* ABOUT THIS TASK: Counting task for the entries below: give the number of lines that contain the word "File", with no other text.

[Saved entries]
----

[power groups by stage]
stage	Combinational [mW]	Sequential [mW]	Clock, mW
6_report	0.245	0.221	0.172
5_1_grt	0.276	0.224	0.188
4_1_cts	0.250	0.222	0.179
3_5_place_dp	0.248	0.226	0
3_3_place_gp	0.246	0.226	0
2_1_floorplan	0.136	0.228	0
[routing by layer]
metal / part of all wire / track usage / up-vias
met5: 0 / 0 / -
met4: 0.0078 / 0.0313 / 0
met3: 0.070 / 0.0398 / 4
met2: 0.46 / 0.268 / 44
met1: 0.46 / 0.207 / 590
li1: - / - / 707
--- src/sv/xpfec_pkg.sv ---
// ----------------------------------------------------------------------------
// xpfec_pkg
// Types, constants and helper functions of the XOR parity FEC engine.
// ----------------------------------------------------------------------------
`default_nettype none

package xpfec_pkg;

    // Field widths
    localparam int unsigned WORD_W   = 32;
    localparam int unsigned IDX_W    = 11;
    localparam int unsigned BCNT_W   = 3;
    localparam int unsigned LEN_W    = 16;
    localparam int unsigned PCNT_W   = 15;
    localparam int unsigned TALLY_W  = 16;
    localparam int unsigned HDR_W    = 11;
    localparam int unsigned PAY_W    = 14;
    localparam int unsigned CFG_DW   = 14;
    localparam int unsigned CFG_IW   = 1;
    localparam int unsigned REGION_W = 13;
    localparam int unsigned CMP_W    = 16;

    // Store depth default
    localparam int unsigned STORE_WORDS_DEF = 2048;

    // Config reset values
    localparam logic [HDR_W-1:0] HDR_RST = 11'd12;
    localparam logic [PAY_W-1:0] PAY_RST = 14'd1500;

    // Config register indexes
    localparam logic [CFG_IW-1:0] CFG_HEADER  = 1'b0;
    localparam logic [CFG_IW-1:0] CFG_PAYLOAD = 1'b1;

    typedef enum logic [1:0] {
        ACT_ADD   = 2'd0,
        ACT_CLEAR = 2'd1,
        ACT_LOAD  = 2'd2,
        ACT_READ  = 2'd3
    } t_action;

    typedef enum logic [1:0] {
        RS_NONE        = 2'd0,
        RS_READY       = 2'd1,
        RS_MISS_DATA   = 2'd2,
        RS_MISS_PARITY = 2'd3
    } t_status;

    typedef enum logic [1:0] {
        ST_CLEAR,
        ST_IDLE,
        ST_EXEC
    } t_state;

    // Controller to datapath
    typedef struct packed {
        logic accept;
        logic commit;
        logic sweep_en;
    } t_cmd;

    // Datapath to controller
    typedef struct packed {
        logic is_clear;
        logic sweep_last;
    } t_stat;

    // Keep only the valid low bytes of a word
    function automatic logic [WORD_W-1:0] byte_mask(input logic [BCNT_W-1:0] cnt);
        logic [WORD_W-1:0] m;
        case (cnt)
            3'd0:    m = 32'h0000_0000;
            3'd1:    m = 32'h0000_00FF;
            3'd2:    m = 32'h0000_FFFF;
            3'd3:    m = 32'h00FF_FFFF;
            default: m = 32'hFFFF_FFFF;
        endcase
        return m;
    endfunction

    // Restore status from the signed tally
    function automatic t_status status_of(input logic [TALLY_W-1:0] tally);
        t_status s;
        if (tally == '0) begin
            s = RS_NONE;
        end else if (tally == '1) begin
            s = RS_READY;
        end else if (tally[TALLY_W-1]) begin
            s = RS_MISS_DATA;
        end else begin
            s = RS_MISS_PARITY;
        end
        return s;
    endfunction

endpackage

`default_nettype wire

--- src/sv/xpfec_ctrl.sv ---
// ----------------------------------------------------------------------------
// xpfec_ctrl
// Controller of the parity FEC engine: input and output handshake, item
// sequencing and the store clearing sweep.
// ----------------------------------------------------------------------------
`default_nettype none

module xpfec_ctrl (
    input  wire logic             i_clk,
    input  wire logic             i_rst_n,
    input  wire logic             i_in_valid,
    output logic                  o_in_stall,
    output logic                  o_out_valid,
    input  wire logic             i_out_stall,
    input  wire xpfec_pkg::t_stat i_stat,
    output xpfec_pkg::t_cmd       o_cmd
);

    xpfec_pkg::t_state r_state, n_state;
    logic              r_out_valid, n_out_valid;
    logic              out_free;

    // State and output-valid registers; reset starts a clearing sweep
    always_ff @(posedge i_clk) begin
        if (!i_rst_n) begin
            r_state     <= xpfec_pkg::ST_CLEAR;
            r_out_valid <= 1'b0;
        end else begin
            r_state     <= n_state;
            r_out_valid <= n_out_valid;
        end
    end

    assign out_free = !r_out_valid || !i_out_stall;

    // Next state and commands
    always_comb begin
        n_state        = r_state;
        o_in_stall     = 1'b1;
        o_cmd.accept   = 1'b0;
        o_cmd.commit   = 1'b0;
        o_cmd.sweep_en = 1'b0;
        case (r_state)
            xpfec_pkg::ST_IDLE: begin
                o_in_stall = 1'b0;
                if (i_in_valid) begin
                    o_cmd.accept = 1'b1;
                    n_state      = xpfec_pkg::ST_EXEC;
                end
            end
            xpfec_pkg::ST_EXEC: begin
                // store read data is ready; commit once the result slot frees
                if (out_free) begin
                    o_cmd.commit = 1'b1;
                    n_state      = i_stat.is_clear ? xpfec_pkg::ST_CLEAR
                                                   : xpfec_pkg::ST_IDLE;
                end
            end
            xpfec_pkg::ST_CLEAR: begin
                o_cmd.sweep_en = 1'b1;
                if (i_stat.sweep_last) begin
                    n_state = xpfec_pkg::ST_IDLE;
                end
            end
            default: begin
                n_state = xpfec_pkg::ST_IDLE;
            end
        endcase
    end

    // Result beat held until taken
    assign n_out_valid = o_cmd.commit || (r_out_valid && i_out_stall);
    assign o_out_valid = r_out_valid;

endmodule

`default_nettype wire
File: src/design/cipr_pkg.sv
package cipr_pkg;

  // Configuration register map
  localparam int unsigned CfgAddrW = 3;
  localparam logic [0:0] RegPayloadSize = 1'b0;

  localparam logic [7:0] PayloadSizeReset = 8'd58;
  localparam logic [7:0] PayloadSizeMax   = 8'd249;
  localparam logic [7:0] PayloadSizeMin   = 8'd1;

  // Package framing: 4 header bytes, 2 trailer bytes
  localparam logic [7:0] PkgOverhead  = 8'd6;
  localparam logic [7:0] PkgMinLength = 8'd7;
  localparam logic [7:0] PkgHeadLen   = 8'd4;

  localparam logic [15:0] GoodbyeCode = 16'hF0F0;

  typedef struct packed {
    logic       req_type;
    logic [7:0] rx_byte;
  } in_item_t;

  typedef struct packed {
    logic        payload_valid;
    logic [7:0]  payload_byte;
    logic        image_last;
    logic        request_valid;
    logic [15:0] request_package;
    logic        goodbye_valid;
    logic [23:0] image_size;
    logic        size_valid;
    logic        size_error;
  } out_item_t;

  // Picture acknowledge pattern AA 0E 04
  function automatic logic [7:0] ack_byte(input logic [1:0] idx);
    logic [7:0] val;
    case (idx)
      2'd0:    val = 8'hAA;
      2'd1:    val = 8'h0E;
      2'd2:    val = 8'h04;
      default: val = 8'h00;
    endcase
    return val;
  endfunction

endpackage

File: src/design/cipr_ctrl.sv
module cipr_ctrl (
  input  logic               clk_i,
  input  logic               rst_ni,
  input  logic               accept_i,
  input  cipr_pkg::in_item_t in_item_i,
  input  logic [7:0]         payload_size_i,
  output cipr_pkg::out_item_t result_o
);

  localparam logic [1:0] PhIdle  = 2'd0;
  localparam logic [1:0] PhAck   = 2'd1;
  localparam logic [1:0] PhReply = 2'd2;
  localparam logic [1:0] PhPkg   = 2'd3;

  logic [1:0]  phase_q, phase_d;
  logic [2:0]  match_q, match_d;
  logic [7:0]  byte_q, byte_d;
  logic [7:0]  len_q, len_d;
  logic [23:0] rem_q, rem_d;
  logic [15:0] pkgnum_q, pkgnum_d;
  logic [23:0] gather_q, gather_d;

  logic [7:0]  eff_payload;
  logic [23:0] rem_src;
  logic [7:0]  next_len;
  logic [7:0]  len_eff;
  logic [8:0]  idx_p1;
  logic [8:0]  idx_p2;
  logic        emit;
  logic [23:0] rem_dec;
  logic [15:0] pkgnum_inc;
  logic        ack_hit;
  logic [7:0]  b;

  assign b = in_item_i.rx_byte;

  // Clamp configured payload size to 1..249
  always_comb begin
    if (payload_size_i == 8'd0) begin
      eff_payload = cipr_pkg::PayloadSizeMin;
    end else if (payload_size_i > cipr_pkg::PayloadSizeMax) begin
      eff_payload = cipr_pkg::PayloadSizeMax;
    end else begin
      eff_payload = payload_size_i;
    end
  end

  // Package datapath helpers
  assign len_eff    = (len_q < cipr_pkg::PkgMinLength) ? cipr_pkg::PkgMinLength : len_q;
  assign idx_p1     = {1'b0, byte_q} + 9'd1;
  assign idx_p2     = {1'b0, byte_q} + 9'd2;
  assign emit       = (byte_q >= cipr_pkg::PkgHeadLen) && (idx_p2 < {1'b0, len_eff});
  assign rem_dec    = (emit && (rem_q != 24'd0)) ? rem_q - 24'd1 : rem_q;
  assign pkgnum_inc = pkgnum_q + 16'd1;
  assign ack_hit    = (match_q >= 3'd3) || (b == cipr_pkg::ack_byte(match_q[1:0]));

  // Length of the next package: min(remaining, payload) plus framing
  always_comb begin
    rem_src = (phase_q == PhReply) ? gather_d : rem_dec;
    if (rem_src < {16'd0, eff_payload}) begin
      next_len = rem_src[7:0] + cipr_pkg::PkgOverhead;
    end else begin
      next_len = eff_payload + cipr_pkg::PkgOverhead;
    end
  end

  // Per-byte step
  always_comb begin
    phase_d  = phase_q;
    match_d  = match_q;
    byte_d   = byte_q;
    len_d    = len_q;
    rem_d    = rem_q;
    pkgnum_d = pkgnum_q;
    gather_d = gather_q;
    result_o = '0;

    if (!in_item_i.req_type) begin
      phase_d  = PhAck;
      match_d  = 3'd0;
      byte_d   = 8'd0;
      len_d    = 8'd0;
      rem_d    = 24'd0;
      pkgnum_d = 16'd0;
      gather_d = 24'd0;
    end else begin
      case (phase_q)
        PhAck: begin
          if (ack_hit) begin
            if (match_q >= 3'd5) begin
              match_d  = 3'd0;
              byte_d   = 8'd0;
              gather_d = 24'd0;
              phase_d  = PhReply;
            end else begin
              match_d = match_q + 3'd1;
            end
          end
        end
        PhReply: begin
          case (byte_q[2:0])
            3'd3:    gather_d = gather_q | {16'd0, b};
            3'd4:    gather_d = gather_q | {8'd0, b, 8'd0};
            3'd5:    gather_d = gather_q | {b, 16'd0};
            default: gather_d = gather_q;
          endcase
          byte_d = byte_q + 8'd1;
          if (byte_q >= 8'd5) begin
            result_o.image_size = gather_d;
            result_o.size_valid = 1'b1;
            byte_d = 8'd0;
            if (gather_d == 24'd0) begin
              result_o.size_error = 1'b1;
              phase_d = PhIdle;
            end else begin
              rem_d = gather_d;
              result_o.request_valid   = 1'b1;
              result_o.request_package = pkgnum_q;
              len_d   = next_len;
              phase_d = PhPkg;
            end
          end
        end
        PhPkg: begin
          rem_d = rem_dec;
          if (emit) begin
            result_o.payload_valid = 1'b1;
            result_o.payload_byte  = b;
            result_o.image_last    = (rem_dec == 24'd0);
          end
          if (idx_p1 >= {1'b0, len_eff}) begin
            pkgnum_d = pkgnum_inc;
            byte_d   = 8'd0;
            if (rem_dec == 24'd0) begin
              result_o.goodbye_valid   = 1'b1;
              result_o.request_package = cipr_pkg::GoodbyeCode;
              phase_d = PhIdle;
            end else begin
              result_o.request_valid   = 1'b1;
              result_o.request_package = pkgnum_inc;
              len_d = next_len;
            end
          end else begin
            byte_d = idx_p1[7:0];
          end
        end
        default: begin
          // idle: received bytes are ignored
        end
      endcase
    end
  end

  // State registers, updated only on an accepted request
  always_ff @(posedge clk_i or negedge rst_ni) begin
    if (!rst_ni) begin
      phase_q  <= PhIdle;
      match_q  <= 3'd0;
      byte_q   <= 8'd0;
      len_q    <= 8'd0;
      rem_q    <= 24'd0;
      pkgnum_q <= 16'd0;
      gather_q <= 24'd0;
    end else if (accept_i) begin
      phase_q  <= phase_d;
      match_q  <= match_d;
      byte_q   <= byte_d;
      len_q    <= len_d;
      rem_q    <= rem_d;
      pkgnum_q <= pkgnum_d;
      gather_q <= gather_d;
    end
  end

endmodule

----

* REPLY: 2